There's also Barbara Kowalcyk, who becomes a tireless food-safety advocate after her 2 1/2-year-old son Kevin died from eating an E. coli-tainted hamburger. And there is the economically strapped Orozco family, which is faced with the difficult decision of whether to save money by buying cheap processed food and spend more later on medical bills, or spring for the more expensive, but healthier food options that stretch its immediate income.

There are also the farmers who appear with their faces blacked out on screen for fear of Monsanto, or the communities ravaged by Type 2 diabetes, or the undocumented workers at processing plants who are recruited from their NAFTA-screwed homelands, illegally brought over the border to work dangerous jobs for peanuts, only to be humiliatingly sacrificed in immigration raids that only criminalize workers and never the employers.
Lohan follows with an incisive interview with film-maker Kenner.

High points:
we are spending less of our paycheck on food today than probably at any point in the history of the world -- and at the same time, this inexpensive food is coming to us at a high cost that you don't see at the checkout counter...

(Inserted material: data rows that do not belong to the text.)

### src/rtl/dmem_access_ctrl.sv
// rtl/dmem_access_ctrl.sv - MEM-stage data-memory access sequencer; optional watchdog via DMEM_TIMEOUT_EN
module dmem_access_ctrl #(
    parameter int TIMEOUT_CYCLES = 1023
) (
    input  logic        clk,
    input  logic        rst,
    input  logic        req_valid,
    input  logic        req_store,
    input  logic [2:0]  req_funct3,
    input  logic [31:0] req_addr,
    input  logic [31:0] req_wdata,
    input  logic        hold,
    output logic [31:0] dmem_addr,
    output logic [3:0]  dmem_rmask,
    output logic [3:0]  dmem_wmask,
    output logic [31:0] dmem_wdata,
    input  logic [31:0] dmem_rdata,
    input  logic        dmem_resp,
    output logic        stall,
    output logic        done,
    output logic [31:0] load_data,
    output logic        misaligned,
    output logic        timeout_err
);

    typedef enum logic [1:0] {
        S_IDLE = 2'd0,
        S_WAIT = 2'd1,
        S_DONE = 2'd2
    } state_t;

    state_t      r_state;
    state_t      w_state_nxt;
    logic [31:0] r_addr;
    logic [1:0]  r_off;
    logic [2:0]  r_funct3;
    logic        r_store;
    logic [31:0] r_load_data;

    logic [1:0]  w_off;
    logic        w_legal;
    logic        w_aligned;
    logic [3:0]  w_mask;
    logic        w_issue;
    logic        w_reject;
    logic        w_timeout;
    logic [31:0] w_shifted;
    logic [31:0] w_fmt;

    // Decode the incoming request: legality, alignment and byte-lane mask
    always_comb begin
        w_off = req_addr[1:0];
        case (req_funct3)
            3'b000, 3'b001, 3'b010: w_legal = 1'b1;
            3'b100, 3'b101:         w_legal = !req_store;
            default:                w_legal = 1'b0;
        endcase
        case (req_funct3[1:0])
            2'b01:   w_aligned = !w_off[0];
            2'b10:   w_aligned = (w_off == 2'b00);
            default: w_aligned = 1'b1;
        endcase
        case (req_funct3[1:0])
            2'b00:   w_mask = 4'b0001 << w_off;
            2'b01:   w_mask = 4'b0011 << w_off;
            default: w_mask = 4'b1111;
        endcase
        // Reset masks everything so a request held across reset never reaches memory
        w_issue  = !rst && (r_state == S_IDLE) && req_valid && w_legal && w_aligned;
        w_reject = !rst && (r_state == S_IDLE) && req_valid && !(w_legal && w_aligned);
    end

    // Align and extend read data using the offset/width captured at issue
    always_comb begin
        w_shifted = dmem_rdata >> {r_off, 3'b000};
        case (r_funct3)
            3'b000:  w_fmt = {{24{w_shifted[7]}}, w_shifted[7:0]};
            3'b100:  w_fmt = {24'h000000, w_shifted[7:0]};
            3'b001:  w_fmt = {{16{w_shifted[15]}}, w_shifted[15:0]};
            3'b101:  w_fmt = {16'h0000, w_shifted[15:0]};
            3'b010:  w_fmt = w_shifted;
            default: w_fmt = 32'h0;
        endcase
        if (r_store) begin
            w_fmt = 32'h0;
        end
    end

`ifdef DMEM_TIMEOUT_EN
    localparam int TCNT_W = $clog2(TIMEOUT_CYCLES + 1);

    logic [TCNT_W-1:0] r_tcnt;
    logic              r_timeout_err;

    // Count WAIT cycles from zero on each issue; the error flag is sticky until reset
    always_ff @(posedge clk) begin
        if (rst) begin
            r_tcnt        <= '0;
            r_timeout_err <= 1'b0;
        end else begin
            if (w_issue) begin
                r_tcnt <= '0;
            end else if (r_state == S_WAIT && !dmem_resp) begin
                r_tcnt <= r_tcnt + 1'b1;
            end
            if (w_timeout) begin
                r_timeout_err <= 1'b1;
            end
        end
    end

    // The last permitted WAIT cycle without a response gives up; a response in that cycle still wins
    assign w_timeout   = !rst && (r_state == S_WAIT) && !dmem_resp
                         && (r_tcnt == TCNT_W'(TIMEOUT_CYCLES - 1));
    assign timeout_err = r_timeout_err;
`else
    assign w_timeout   = 1'b0;
    assign timeout_err = 1'b0;
`endif

    // Next-state and output decode; every output idles at zero
    always_comb begin
        w_state_nxt = r_state;
        dmem_addr   = 32'h0;
        dmem_rmask  = 4'h0;
        dmem_wmask  = 4'h0;
        dmem_wdata  = 32'h0;
        stall       = 1'b0;
        done        = 1'b0;
        load_data   = 32'h0;
        misaligned  = 1'b0;
        if (!rst) begin
            case (r_state)
                S_IDLE: begin
                    if (w_issue) begin
                        dmem_addr = {req_addr[31:2], 2'b00};
                        if (req_store) begin
                            dmem_wmask = w_mask;
                            dmem_wdata = req_wdata << {w_off, 3'b000};
                        end else begin
                            dmem_rmask = w_mask;
                        end
                        stall       = 1'b1;
                        w_state_nxt = S_WAIT;
                    end else if (w_reject) begin
                        misaligned = 1'b1;
                        done       = 1'b1;
                    end
                end
                S_WAIT: begin
                    dmem_addr = r_addr;
                    if (dmem_resp) begin
                        done        = 1'b1;
                        load_data   = w_fmt;
                        w_state_nxt = hold ? S_DONE : S_IDLE;
                    end else if (w_timeout) begin
                        done        = 1'b1;
                        w_state_nxt = S_IDLE;
                    end else begin
                        stall = 1'b1;
                    end
                end
                S_DONE: begin
                    // Parked until the pipeline moves so the held instruction is not issued twice
                    load_data = r_load_data;
                    if (!hold) begin
                        w_state_nxt = S_IDLE;
                    end
                end
                default: w_state_nxt = S_IDLE;
            endcase
        end
    end

    // State register plus the request fields captured at issue and the finished load result
    always_ff @(posedge clk) begin
        if (rst) begin
            r_state     <= S_IDLE;
            r_addr      <= 32'h0;
            r_off       <= 2'b00;
            r_funct3    <= 3'b000;
            r_store     <= 1'b0;
            r_load_data <= 32'h0;
        end else begin
            r_state <= w_state_nxt;
            if (w_issue) begin
                r_addr   <= {req_addr[31:2], 2'b00};
                r_off    <= w_off;
                r_funct3 <= req_funct3;
                r_store  <= req_store;
            end
            if (r_state == S_WAIT && dmem_resp) begin
                r_load_data <= w_fmt;
            end
        end
    end

endmodule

I went to a hearing on whether we should label cloned meats. When the lady who represented the industry spoke and said, "I really think it is not in the consumer's interest to be given this information because it's too confusing," I got goosebumps and thought, "this is scary."...

Barb Kowalcyk...can't tell me what she eats because of the veggie libel laws...You know, if you talk, and you're involved in this world of food production, you do so at great peril. And you pay the price. It is amazing how vulnerable you can be if you step forward and enter this conversation...

One thing we say in the film is that we are not opposed to people going from industry to government, that is OK. The problem is when they go from industry to government, rule on things they are involved in in industry and then go back to industry with great bonuses. That seems a conflict of interest...

(Like the previous tobacco debates) they are huge, powerful, rich corporations thoroughly connected to government issuing misleading statements about their products, saying they are not unhealthy...

I don't think you can solve health care without changing the food system, when 1 out of 3 Americans born after the year 2000 is going to get early-onset diabetes; it is going to bankrupt the health care system. And I think there is a direct connection between food and health...

I think these issues are coming to the surface and are becoming more important, there has just been some movement on food safety where the FDA will have the power to recall food (which they do not have now), such as Nestle's cookie dough, which has E. coli in it...
E coli in cookie dough? What the fuck!@! There's considerably more, and it will ALL make you quite uncomfortable. At this writing, Food, Inc. is not scheduled to show in Albuquerque or anywhere else in NM.

1 comment:

A World Quite Mad said...

Just today, I read about another recall, this time beef has e-coli in it. Lovely.

That's why I get my red meat from the deer on either my property, or my family's property. I know where it comes from, and I know the deer haven't been fed a bunch of crap with anti-biotics and other stuff in it.

But tainted food is only the tip of the iceberg. Because they purposely taint our food with other junk too, like High Fructose Corn Syrup and Hydrogenated Oil (and all the other names it has), and it's in EVERYTHING. And the government is powerless to stop them. Because like the pharmaceutical and health insurance companies, the food industry has our government in their back pocket too.

I swear, we should all try to buy local, but they don't make it easy do they? And not everyone has access to land to go hunting for their own food, nor the knowledge of how to do it. What was that about serfdom? When you have an unhealthy population who are all overweight and sickly, you don't have to worry about them revolting do you?